In [None]:
import os
import sys
module_path = os.path.abspath(os.path.join('..'))
if module_path not in sys.path:
    sys.path.append(module_path)
    
%reload_ext autoreload
%autoreload 2
%matplotlib inline

Import dependencies

In [None]:
import matplotlib.pyplot as plt
import numpy as np
import pandas as pd
import pickle
import seaborn as sns
import cobra

from sklearn.decomposition import PCA

from src.gem.yeast8model import Yeast8Model

# Initialise model

In [None]:
glc_exch_rate = 16.89

wt = Yeast8Model("../data/gemfiles/ecYeastGEM_batch_8-6-0.xml")
# Default: lots of glucose
wt.model.reactions.get_by_id("r_1714").bounds = (-glc_exch_rate, 0)
wt.model.reactions.get_by_id("r_1714_REV").bounds = (0, glc_exch_rate)

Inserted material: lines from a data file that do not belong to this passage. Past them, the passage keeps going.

File: config.mk
export PLATFORM = sky130hd
export DESIGN_NAME = banked_dptr_file
export DESIGN_NICKNAME = d
export VERILOG_FILES = /design/src/rtl/dpb_pkg.sv /design/src/rtl/dpb_decode.sv /design/src/rtl/dpb_select.sv /design/src/rtl/dpb_pointer.sv /design/src/rtl/banked_dptr_file.sv
export SDC_FILE = /design/constraint.sdc
export NUM_CORES = 1
export LEC_CHECK = 0
export ABC_AREA = 1
export CORE_AREA = 2 2 134 136
export CTS_BUF_LIST = sky130_fd_sc_hd__clkbuf_2 sky130_fd_sc_hd__clkbuf_4 sky130_fd_sc_hd__clkbuf_8
export CTS_CLUSTER_SIZE = 30
export DETAILED_ROUTE_END_ITERATION = 8
export DIE_AREA = 0 0 136 138
export GPL_ROUTABILITY_DRIVEN = 0
export PLACE_DENSITY = 0.81
export SETUP_SLACK_MARGIN = 0.2
export SLEW_MARGIN = 20
export SYNTH_ARGS = -nofsm -noshare
export SYNTH_HDL_FRONTEND = slang
export SYNTH_SLANG_ARGS = --single-unit
File: constraint.sdc
create_clock -name clk -period 2.1 [get_ports clk]
set_input_delay 0.42 -clock clk [delete_from_list [all_inputs] [get_ports clk]]
set_output_delay 0.42 -clock clk [all_outputs]
set_load 0.02 [all_outputs]
File: src/rtl/dpb_pkg.sv
package dpb_pkg;

   // Which register of the block an address selects
   typedef enum logic [1:0] {
      HIT_NONE = 2'd0,
      HIT_SEL  = 2'd1,
      HIT_LO   = 2'd2,
      HIT_HI   = 2'd3
   } dpb_hit_e;

endpackage

File: src/rtl/dpb_decode.sv
module dpb_decode
   import dpb_pkg::*;
#(
   parameter int ADDR_W   = 8,
   parameter logic [ADDR_W-1:0] SEL_ADDR = 'h92,
   parameter logic [ADDR_W-1:0] LO_ADDR  = 'h82,
   parameter logic [ADDR_W-1:0] HI_ADDR  = 'h83
) (
   input  logic [ADDR_W-1:0] addr,
   output dpb_hit_e          hit
);

   if (SEL_ADDR == LO_ADDR || SEL_ADDR == HI_ADDR || LO_ADDR == HI_ADDR) begin : g_addr_clash
      $error("dpb_decode: register addresses must be distinct");
   end

   always_comb begin
      if (addr == SEL_ADDR)     hit = HIT_SEL;
      else if (addr == LO_ADDR) hit = HIT_LO;
      else if (addr == HI_ADDR) hit = HIT_HI;
      else                      hit = HIT_NONE;
   end

endmodule

File: src/rtl/dpb_select.sv
module dpb_select #(
   parameter int DATA_W = 8,
   parameter int SEL_W  = 3
) (
   input  logic              clk,
   input  logic              rst_n,
   input  logic              wr,
   input  logic [DATA_W-1:0] wdata,
   output logic [SEL_W-1:0]  sel
);

   if (SEL_W < 1 || SEL_W > DATA_W) begin : g_bad_sel_w
      $error("dpb_select: SEL_W must be between 1 and DATA_W");
   end

   logic [SEL_W-1:0] sel_q;

   always_ff @(posedge clk) begin
      if (!rst_n)  sel_q <= '0;
      else if (wr) sel_q <= wdata[SEL_W-1:0];
   end

   assign sel = sel_q;

   AST_SEL_LOADS: assert property (@(posedge clk) disable iff (!rst_n)
      wr |=> sel == $past(wdata[SEL_W-1:0]));
   AST_SEL_HOLDS: assert property (@(posedge clk) disable iff (!rst_n)
      !wr |=> $stable(sel));

endmodule

File: src/rtl/dpb_pointer.sv
module dpb_pointer #(
   parameter int DATA_W = 8,
   parameter int PTR_W  = 16
) (
   input  logic              clk,
   input  logic              rst_n,
   input  logic              wr_lo,
   input  logic              wr_hi,
   input  logic              inc,
   input  logic [DATA_W-1:0] wdata,
   output logic [PTR_W-1:0]  value
);

   localparam int HI_LSB = DATA_W;

   if (PTR_W != 2 * DATA_W) begin : g_bad_ptr_w
      $error("dpb_pointer: PTR_W must be twice DATA_W");
   end

   logic [PTR_W-1:0] val_q;

   always_ff @(posedge clk) begin
      if (!rst_n) begin
         val_q <= '0;
      end else if (wr_lo || wr_hi) begin
         if (wr_lo) val_q[HI_LSB-1:0]     <= wdata;
         if (wr_hi) val_q[PTR_W-1:HI_LSB] <= wdata;
      end else if (inc) begin
         val_q <= val_q + 1'b1;
      end
   end

   assign value = val_q;

   AST_INC_STEP: assert property (@(posedge clk) disable iff (!rst_n)
      (inc && !wr_lo && !wr_hi) |=> value == $past(value) + 1'b1);
   AST_IDLE_HOLD: assert property (@(posedge clk) disable iff (!rst_n)
      (!inc && !wr_lo && !wr_hi) |=> $stable(value));
   AST_WRITE_WINS: assert property (@(posedge clk) disable iff (!rst_n)
      (wr_lo && !wr_hi) |=> (value[HI_LSB-1:0] == $past(wdata))
                            && (value[PTR_W-1:HI_LSB] == $past(value[PTR_W-1:HI_LSB])));

endmodule

File: src/rtl/banked_dptr_file.sv
module banked_dptr_file
   import dpb_pkg::*;
#(
   parameter int ADDR_W    = 8,
   parameter int DATA_W    = 8,
   parameter int PTR_COUNT = 8,
   parameter logic [ADDR_W-1:0] SEL_ADDR = 'h92,
   parameter logic [ADDR_W-1:0] LO_ADDR  = 'h82,
   parameter logic [ADDR_W-1:0] HI_ADDR  = 'h83
) (
   input  logic                clk,
   input  logic                rst_n,
   input  logic [ADDR_W-1:0]   sfr_addr,
   input  logic                sfr_we,
   input  logic [DATA_W-1:0]   sfr_wdata,
   output logic [DATA_W-1:0]   sfr_rdata,
   input  logic                ptr_inc,
   output logic [2*DATA_W-1:0] act_ptr
);

   localparam int PTR_W = 2 * DATA_W;
   localparam int SEL_W = (PTR_COUNT > 1) ? $clog2(PTR_COUNT) : 1;

   if (PTR_COUNT < 2 || (1 << SEL_W) != PTR_COUNT) begin : g_bad_count
      $error("banked_dptr_file: PTR_COUNT must be a power of two, at least 2");
   end
   if (SEL_W > DATA_W) begin : g_bad_sel
      $error("banked_dptr_file: select field wider than the data bus");
   end

   dpb_hit_e         hit;
   logic [SEL_W-1:0] sel;
   logic             sel_wr;
   logic             lo_wr;
   logic             hi_wr;
   logic [PTR_W-1:0] ptr_val [PTR_COUNT];
   logic [PTR_COUNT-1:0] lo_en;
   logic [PTR_COUNT-1:0] hi_en;
   logic [PTR_COUNT-1:0] inc_en;

   dpb_decode #(
      .ADDR_W   (ADDR_W),
      .SEL_ADDR (SEL_ADDR),
      .LO_ADDR  (LO_ADDR),
      .HI_ADDR  (HI_ADDR)
   ) i_decode (
      .addr (sfr_addr),
      .hit  (hit)
   );

   assign sel_wr = sfr_we && (hit == HIT_SEL);
   assign lo_wr  = sfr_we && (hit == HIT_LO);
   assign hi_wr  = sfr_we && (hit == HIT_HI);

   dpb_select #(
      .DATA_W (DATA_W),
      .SEL_W  (SEL_W)
   ) i_select (
      .clk   (clk),
      .rst_n (rst_n),
      .wr    (sel_wr),
      .wdata (sfr_wdata),
      .sel   (sel)
   );

   for (genvar g = 0; g < PTR_COUNT; g++) begin : g_ptr
      assign lo_en[g]  = lo_wr   && (sel == SEL_W'(g));
      assign hi_en[g]  = hi_wr   && (sel == SEL_W'(g));
      assign inc_en[g] = ptr_inc && (sel == SEL_W'(g));

      dpb_pointer #(
         .DATA_W (DATA_W),
         .PTR_W  (PTR_W)
      ) i_ptr (
         .clk   (clk),
         .rst_n (rst_n),
         .wr_lo (lo_en[g]),
         .wr_hi (hi_en[g]),
         .inc   (inc_en[g]),
         .wdata (sfr_wdata),
         .value (ptr_val[g])
      );
   end

   assign act_ptr = ptr_val[sel];

   always_comb begin
      case (hit)
         HIT_SEL: sfr_rdata = {{(DATA_W-SEL_W){1'b0}}, sel};
         HIT_LO:  sfr_rdata = act_ptr[DATA_W-1:0];
         HIT_HI:  sfr_rdata = act_ptr[PTR_W-1:DATA_W];
         default: sfr_rdata = '0;
      endcase
   end

   AST_ONE_LO_TARGET: assert property (@(posedge clk) disable iff (!rst_n)
      $onehot0(lo_en) && $onehot0(hi_en));
   AST_LO_READ_PATH: assert property (@(posedge clk) disable iff (!rst_n)
      (hit == HIT_LO) |-> sfr_rdata == act_ptr[DATA_W-1:0]);
   AST_RSVD_READ_ZERO: assert property (@(posedge clk) disable iff (!rst_n)
      (hit == HIT_SEL) |-> sfr_rdata[DATA_W-1:SEL_W] == '0);
   AST_SELECT_NEXT: assert property (@(posedge clk) disable iff (!rst_n)
      sel_wr |=> sel == $past(sfr_wdata[SEL_W-1:0]));
   AST_OTHER_ADDR_ZERO: assert property (@(posedge clk) disable iff (!rst_n)
      (hit == HIT_NONE) |-> sfr_rdata == '0);

endmodule

==> results of run 1 <==
kinds of logic after synthesis:
family,Yosys count,share of synthesized area
compound gates,172,0.1063
fa+ha+maj,8,0.009244
xor+xnor,64,0.05176
flops,131,0.2422
simple gates,1279,0.4979
buf+inv,229,0.09266
through the flow:
step | setup WS, ns | TNS (ns) | cell area (sq um) | util
floorplan | 0.2005 | 0 | 10890 | -
global placement | -0.6924 | -48.23 | 13120 | 0.7483
detailed placement | -0.7523 | -56.45 | 13120 | 0.7483
CTS | -0.4055 | -7.340 | 14970 | 0.8540
synthesized netlist by cell type (9+ instances only):
cell type  count  area, sq um
dfxtp_1      131         2623
and2_1        12        75.07
xor2_1        51        446.7
inv_1        152        570.6
nand3_1      106        530.5
o221ai_1      13        113.9
clkbuf_1      24        90.09
buf_2         12        60.06
inv_2         13        48.80
a22oi_1       22        165.2
buf_6         10        112.6
o21ai_0       83        415.4
nand2_1      705         2646
o22ai_1        9        56.30
nand3_2        9        90.09
xnor2_1       13        113.9
a21oi_1       17        85.08
nor2_4        11        123.9
nor2_1       378         1419
nand4_1       22        137.6
buf_4         13        97.59
metal layers:
layer / overflow / global-route usage
met5: 2 / 0.4841
met4: 84 / 0.9046
met3: 1 / 0.7602
met2: 133 / 0.9894
met1: 5 / 0.8611
what timing repair did:
| item | in CTS |
|---|---|
| setup buffers | 57 |
| setup endpoints to repair | 148 |
| pin swaps | 80 |
| cloned | 9 |
| resized for setup | 364 |
==> flow_metrics.env, run 1 <==
export IMPL_run_status="did not finish"
export IMPL_haltStage="global routing (5_1_grt)"
export IMPL_error="[ERROR GRT-0232] Routing congestion too high. Check the congestion heatmap in the GUI."
export IMPL_cts_root_buf="clkbuf_8"
export IMPL_io_pins=44
export IMPL_ys_seq_area_frac=0.2422
export IMPL_clock_path_buffers=2
export IMPL_initial_core_util=0.6176
export IMPL_grt_overflow_total=225
export IMPL_die_y_um=138
export IMPL_cts_buffers=17
export IMPL_ys_seq_elements=131
export IMPL_postCtsHoldBufs=0
export IMPL_syn_num_nets=1911
export IMPL_rows=49
export IMPL_ys_flop_type="dfxtp_1"
export IMPL_syn_inst=1883
export IMPL_grt_max_degree=54
export IMPL_io_buffers=43
export IMPL_ys_async_sr_fraction=0
export IMPL_placed_cells=2321
export IMPL_grt_worst_endpoint="sfr_rdata[2]"
export IMPL_synth_edff_count=0
export IMPL_netlist_area_sq_um=10830
export IMPL_grtUsageTotal=0.8723
export IMPL_die_w_um=136
export IMPL_h_tree_depth=4
export IMPL_worstEndpointType="output port"
export IMPL_cts_sinks=131
export IMPL_syn_area_per_cell_sq_um=5.751
export IMPL_dp_hpwl_mm=27.63
export IMPL_ys_types=42
export IMPL_ys_warn_count=0
==> run 2: changes to the inputs <==
- CORE_AREA: 2 2 134 136 -> 2 2 168 170
- CTS_BUF_LIST: sky130_fd_sc_hd__clkbuf_2 sky130_fd_sc_hd__clkbuf_4 sky130_fd_sc_hd__clkbuf_8 -> default
- CTS_CLUSTER_SIZE: 30 -> default
- DIE_AREA: 0 0 136 138 -> 0 0 170 172
- PLACE_DENSITY: 0.81 -> default
- PLACE_DENSITY_LB_ADDON: default -> 0.15
- SETUP_SLACK_MARGIN: 0.2 -> default
==> flow_metrics.env, run 2 <==
export IMPL_path_clk_slew_ns=0.07
export IMPL_core_area_sq_um=27480
export IMPL_period_share=1.183
export IMPL_grt_overflow_total=0
export IMPL_p_leak_nw=7.517
export IMPL_cts_tree="yes"
export IMPL_min_period_ns=2.483
export IMPL_setup_worst_path_class="flop to output pin"
export IMPL_r2r_end="g_ptr[7].i_ptr.value[3]"
export IMPL_via_per_inst=5.132
export IMPL_cp_start_kind="flop"
export IMPL_ys_async_sr_fraction=0
export IMPL_cts_buffers=17
export IMPL_syn_inst=1883
export IMPL_cp_arrival_ns=2.06
export IMPL_peakVddDrop_mv=0.4517
export IMPL_cts_sinks=131
export IMPL_tightest_slew_ns=0.4888
export IMPL_netlist_area_sq_um=10830
export IMPL_layout_common_cells="nand2_1, nor2_1, buf_4"
export IMPL_initial_core_util=0.3941
export IMPL_cpPeakStageDelay_ns=0.37
export IMPL_clock_skew_ns=0.01344
export IMPL_rows=61
export IMPL_holdPathEnd="g_ptr[6].i_ptr.value[2]"
export IMPL_die_y_um=172
export IMPL_vias=13030
export IMPL_dp_hpwl_mm=32.12
export IMPL_ys_seq_area_frac=0.2422
export IMPL_grt_max_degree=45
export IMPL_power_density_nw_per_um2=424.3
export IMPL_cts_root_buf="clkbuf_16"
export IMPL_ys_warn_count=0
export IMPL_min_from="rst_n"
export IMPL_rr_worst_depth=13
export IMPL_hold_depth=3
export IMPL_io_pins=44
export IMPL_synth_common_cells="nand2_1, nor2_1, inv_1, dfxtp_1, nand3_1"
export IMPL_synth_most_common_cell="nand2_1"
export IMPL_nNetsFinal=2208
export IMPL_layout_drive_gt1_share=0.2403
export IMPL_clkLatencyLatePin_ns=0.44
export IMPL_grtUsageTotal=0.2953
export IMPL_postCtsHoldBufs=0
export IMPL_route_detailed_drc=0
export IMPL_grt_pass1_wl_mm=66.27
export IMPL_io_buffers=43
export IMPL_ys_seq_elements=131
export IMPL_dieArea_sq_um=29240
export IMPL_cp_cell_sequence="buf_6 -> nand2_8 -> clkinvlp_4 -> a22oi_2 -> nand2_1 -> o21a_1 -> nand2_1 -> nand3_2 -> buf_6"
export IMPL_hold_viol=0
export IMPL_crit_path_max_fanout=8
export IMPL_largest_reg_flops=128
export IMPL_layout_commonest_cell="nand2_1"
export IMPL_grt_pass1_vias=11940
export IMPL_timing_rr_start="i_select.sel[0]"
export IMPL_end_kind="output pin"
export IMPL_area_growth_pct=40.51
export IMPL_die_w_um=170
export IMPL_antenna_cells=0
export IMPL_wire_per_inst_um=16.77
export IMPL_setup_viol_count_final=24
export IMPL_synth_largest_area_cell="nand2_1"
export IMPL_drtIter0Drc=1194
export IMPL_violations="negative setup slack"
export IMPL_ys_top_cells_by_area="nand2_1, dfxtp_1, nor2_1"
export IMPL_ys_flop_type="dfxtp_1"
export IMPL_h_tree_depth=4
export IMPL_wirelength_mm=42.59
export IMPL_syn_area_per_cell_sq_um=5.751
export IMPL_netlist_area_leader_share=0.2444
export IMPL_min_delay_path_class="input port to flop"
export IMPL_ys_types=42
export IMPL_post_route_util=0.5538
export IMPL_max_cap_viol_count=0
export IMPL_rrSetupSlack_ns=0.11
export IMPL_first_pass_iters=6
export IMPL_synth_edff_count=0
export IMPL_pre_cts_slack_ns=-0.8083
export IMPL_antenna_found_initial=0
export IMPL_fin_ws_ns=-0.3835
export IMPL_cp_slowest_cell="dfxtp_4"
export IMPL_rsz0062_at_grt="true"
export IMPL_fmax_ghz=0.4027
export IMPL_slew_viol_final=0
export IMPL_worstPathRequired_ns=1.68
export IMPL_run_status="finished, violations left"
export IMPL_syn_num_nets=1911
export IMPL_clock_path_buffers=2
export IMPL_n_fill_cell=2725
export IMPL_max_slew_margin=0.6734
export IMPL_ant_nets=0
==> run 2: cell counts after synthesis <==
Identical to the previous run, type by type.
==> run 2: area by class of cell <==
| cell class | count | area [sq um] | area share |
|---|---|---|---|
| clock buffers | 19 | 452.9 | 0.02977 |
| inverters | 167 | 643.1 | 0.04227 |
| flip-flops and latches | 131 | 2630 | 0.1728 |
| multi-input cells | 1523 | 7726 | 0.5078 |
| well taps | 346 | 432.9 | 0.02845 |
| repair buffers | 340 | 3158 | 0.2075 |
| clock inverters | 13 | 172.7 | 0.01135 |
==> run 2: layer usage <==
metal / vias to the layer above / track usage / part of all wire
li1: 6526 / - / -
met1: 5889 / 0.3867 / 0.44
met2: 511 / 0.4729 / 0.44
met3: 103 / 0.06638 / 0.083
met4: 0 / 0.1167 / 0.043
met5: - / 0 / 0
==> run 2: critical path: cells and delay by family, from the launching register on <==
family	cells	cell delay, ns
simple gates	4	0.34
flops	1	0.37
buf+inv	3	0.50
compound gates	2	0.41
==> run 2: worst max-delay path by stage <==
stage                     from            to  slack (ns)  cells after the start
2_1_floorplan  i_select.sel[1]  sfr_rdata[0]        0.02                     10
3_3_place_gp       sfr_addr[3]  sfr_rdata[2]       -0.77                      8
6_report       i_select.sel[0]  sfr_rdata[1]       -0.38                      9
5_1_grt        i_select.sel[0]    act_ptr[3]       -0.45                      8
3_5_place_dp       sfr_addr[3]  sfr_rdata[7]       -0.81                      8
4_1_cts        i_select.sel[0]  sfr_rdata[1]       -0.36                      9
==> run 2: what timing repair did <==
action                                  CTS  global route
endpoints found under the setup margin   85           151
setup buffers                            18             6
cloned                                    0             2
gates resized for setup                 252            44
pin swaps                                42            28
==> run 2: kinds of logic (layout without fill, tap and decap cells) <==
family | after synthesis | after routing | synth area share
flip-flops | 131 | 131 | 0.2422
buffers and inverters | 229 | 539 | 0.09266
AO/OA/AOI/OAI | 172 | 172 | 0.1063
adder cells (fa/ha/maj) | 8 | 8 | 0.009244
AND/OR/NAND/NOR | 1279 | 1279 | 0.4979
XOR/XNOR | 64 | 64 | 0.05176
==> run 2: per-stage QoR <==
step | TNS [ns] | instance area [sq um] | power [mW] | cells | hold WS, ns
4_1_cts | -6.060 | 14940 | 6.491 | 2532 | 0.4146
2_1_floorplan | 0 | 10850 | 2.854 | 1883 | 0.4821
3_3_place_gp | -64.57 | 13680 | 3.187 | 2485 | 0.5656
3_5_place_dp | -69.82 | 13680 | 3.189 | 2485 | 0.5701
6_report | -6.655 | 15220 | 6.456 | 2539 | 0.4265
5_1_grt | -7.797 | 15220 | 6.636 | 2539 | 0.4428
==> run 2: where the power goes <==
| part | internal (mW) | total, mW | leakage (nW) | switching (mW) |
|---|---|---|---|---|
| combinational | 0.291 | 0.671 | 6.16 | 0.379 |
| sequential | 2.51 | 2.53 | 1.06 | 0.0219 |
| clock | 1.95 | 3.26 | 0.293 | 1.31 |
| total | 4.75 | 6.46 | 7.52 | 1.71 |
Power figures use the tool's default switching activity.
==> run 3: changes to the inputs <==
- SKIP_LAST_GASP: default -> 1
==> flow_metrics.env, run 3 (synthesis gave the netlist of run 2 again) <==
export IMPL_die_y_um=172
export IMPL_post_route_util=0.5512
export IMPL_tns_ns=-6.813
export IMPL_setup_viol_count_final=24
export IMPL_cts_root_buf="clkbuf_16"
export IMPL_largest_reg_flops=128
export IMPL_io_buffers=43
export IMPL_max_cap_viol_count=0
export IMPL_area_growth_pct=39.86
export IMPL_fin_hold_ws_ns=0.4262
export IMPL_rows=61
export IMPL_ant_nets=0
export IMPL_dieArea_sq_um=29240
export IMPL_layout_commonest_cell="nand2_1"
export IMPL_tightest_slew_ns=0.4985
export IMPL_period_share=1.186
export IMPL_fin_ws_ns=-0.3909
export IMPL_cpPeakStageDelay_ns=0.37
export IMPL_power_density_nw_per_um2=426.2
export IMPL_violations="negative setup slack"
export IMPL_grtUsageTotal=0.2953
export IMPL_h_tree_depth=4
export IMPL_cts_tree="yes"
export IMPL_dpl_instance_area_sq_um=13680
export IMPL_slew_viol_final=0
export IMPL_cp_cell_sequence="buf_6 -> nand2_8 -> clkinvlp_4 -> a22oi_2 -> nand3_1 -> and2_4 -> nand2_2 -> nand3_4 -> buf_6"
export IMPL_core_area_sq_um=27480
export IMPL_vias=13020
export IMPL_min_period_ns=2.491
export IMPL_p_leak_nw=7.467
export IMPL_cp_slowest_cell="dfxtp_4"
export IMPL_cts_buffers=17
export IMPL_worstPathRequired_ns=1.68
export IMPL_initial_core_util=0.3941
export IMPL_route_detailed_drc=0
export IMPL_dp_hpwl_mm=32.12
export IMPL_layout_common_cells="nand2_1, nor2_1, buf_4"
export IMPL_antenna_cells=0
export IMPL_die_w_um=170
export IMPL_multiInputGateArea_sq_um=7672
export IMPL_final_area_sq_um=15150
export IMPL_wirelength_mm=42.26
export IMPL_drtIter0Drc=1293
export IMPL_rsz0062_at_grt="true"
export IMPL_path_clk_slew_ns=0.07
export IMPL_stdcell_count=2540
export IMPL_cp_start_kind="flop"
export IMPL_placed_cells=2485
export IMPL_crit_buf_inv=3
export IMPL_rrSetupSlack_ns=0.10
export IMPL_clock_skew_ns=0.01271
export IMPL_max_slew_margin=0.6670
export IMPL_setup_worst_path_class="flop to output pin"
export IMPL_seqCellArea_sq_um=2630
export IMPL_run_status="finished, violations left"
export IMPL_total_power_mw=6.455
export IMPL_io_pins=44
export IMPL_cts_sinks=131
export IMPL_clkLatencyLatePin_ns=0.44
export IMPL_cpMostUsedCell="buf_6"
export IMPL_wire_per_inst_um=16.64
export IMPL_nNetsFinal=2209
export IMPL_grt_max_degree=45
export IMPL_cp_arrival_ns=2.07
export IMPL_hold_viol=0
export IMPL_pre_cts_slack_ns=-0.8083
export IMPL_min_delay_path_class="input port to flop"
export IMPL_first_pass_iters=6
export IMPL_crit_path_max_fanout=8
export IMPL_grt_overflow_total=0
export IMPL_n_fill_cell=2738
export IMPL_end_kind="output pin"
export IMPL_fmax_ghz=0.4015
export IMPL_antenna_found_initial=0
export IMPL_crit_family="buffers and inverters"
export IMPL_layout_drive_gt1_share=0.2379
export IMPL_via_per_inst=5.124
export IMPL_grt_pass1_vias=11920
export IMPL_postCtsHoldBufs=0
export IMPL_grt_pass1_wl_mm=66.27
export IMPL_peakVddDrop_mv=0.4494
export IMPL_clock_path_buffers=2
## run 3: layer usage
layer | vias to the layer above | global-route usage | part of all wire | wire (um)
li1 | 6527 | - | - | -
met1 | 5935 | 0.3882 | 0.44 | 18630
met2 | 465 | 0.4751 | 0.44 | 18610
met3 | 89 | 0.06432 | 0.079 | 3358
met4 | 0 | 0.1111 | 0.039 | 1660
met5 | - | 0 | 0 | 0
## run 3: worst paths after layout
kind	from	to	cells after the start
worst min-delay path	rst_n	g_ptr[6].i_ptr.value[2]	3
worst max-delay path	i_select.sel[0]	sfr_rdata[2]	9
worst min register to register	g_ptr[4].i_ptr.value[0]	g_ptr[4].i_ptr.value[0]	4
worst max register to register	i_select.sel[0]	g_ptr[7].i_ptr.value[3]	13
## run 3: power breakdown
| part | switching [mW] | leakage, nW | total, mW | internal, mW |
|---|---|---|---|---|
| registers | 0.0214 | 1.06 | 2.53 | 2.51 |
| clock network | 1.31 | 0.293 | 3.26 | 1.95 |
| logic | 0.375 | 6.11 | 0.665 | 0.290 |
## run 3: cell type report
| class | count | area share |
|---|---|---|
| multi-input combinational | 1523 | 0.5066 |
| timing repair buffer | 341 | 0.2076 |
| sequential | 131 | 0.1736 |
| inverter | 167 | 0.04230 |
| clock buffer | 19 | 0.02990 |
| tap | 346 | 0.02858 |
| clock inverter | 13 | 0.01140 |
## run 3: what timing repair did
item | CTS | global route
setup buffers | 18 | 7
resized for setup | 242 | 42
pin swaps | 41 | 27
endpoints found under the setup margin | 85 | 151
hold endpoints to repair | 0 | 0
cloned | 0 | 1
## run 3: worst reg2reg max path, stage by stage (launching register included)
cell	delay [ns]
dfxtp_4	0.40
buf_6	0.13
nand2_8	0.06
buf_12	0.14
buf_8	0.13
buf_4	0.14
nor2_8	0.11
nand4_4	0.18
nand2_4	0.13
buf_12	0.12
nand2_1	0.07
o21ai_0	0.10
nor2_1	0.06
nor2_1	0.15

# Generate & dump or load data

## Grid

In [None]:
exch_rate_dict = {
    "r_1714": np.linspace(0.5*8.6869, 2*8.6869, 4), # glucose
    "r_1654": np.linspace(0.5*1.4848, 2*1.4848, 4), # ammonium
}

ablation_result_array = wt.usgfluxes_grid(exch_rate_dict)

# Dump data
with open('../data/interim/ec_usg_glc_amm.pkl', 'wb') as handle:
    pickle.dump(ablation_result_array, handle, protocol=pickle.HIGHEST_PROTOCOL)

In [None]:
# Load if saved
with open('../data/interim/ec_usg_glc_amm.pkl', 'rb') as handle:
    ablation_result_array = pickle.load(handle)

In [None]:
exch_rate_dict = {
    "r_2033": np.linspace(0.5*4.4444, 2*4.4444, 4), # pyruvate
    "r_1654": np.linspace(0.5*1.0, 2*1.0, 4), # ammonium
}

ablation_result_array = wt.usgfluxes_grid(exch_rate_dict)

# Dump data
with open('../data/interim/ec_usg_pyr_amm.pkl', 'wb') as handle:
    pickle.dump(ablation_result_array, handle, protocol=pickle.HIGHEST_PROTOCOL)

In [None]:
# Load if saved
with open('../data/interim/ec_usg_pyr_amm.pkl', 'rb') as handle:
    ablation_result_array = pickle.load(handle)

## Specific points

Sandbox: get enzyme usage fluxes on specific points, rather than a grid

In [None]:
exch_rate_points = {
    "exch_ids": ["r_1714", "r_1654"],
    "exch_points": np.array([[16.89, 2.96], [1.69, 1.05]])
}

In [None]:
def usgfluxes_list(ymodel, exch_rate_points):
    model_working = wt.model.copy()
    ablation_result_list = np.zeros(shape=(len(exch_rate_points["exch_points"])), dtype="object")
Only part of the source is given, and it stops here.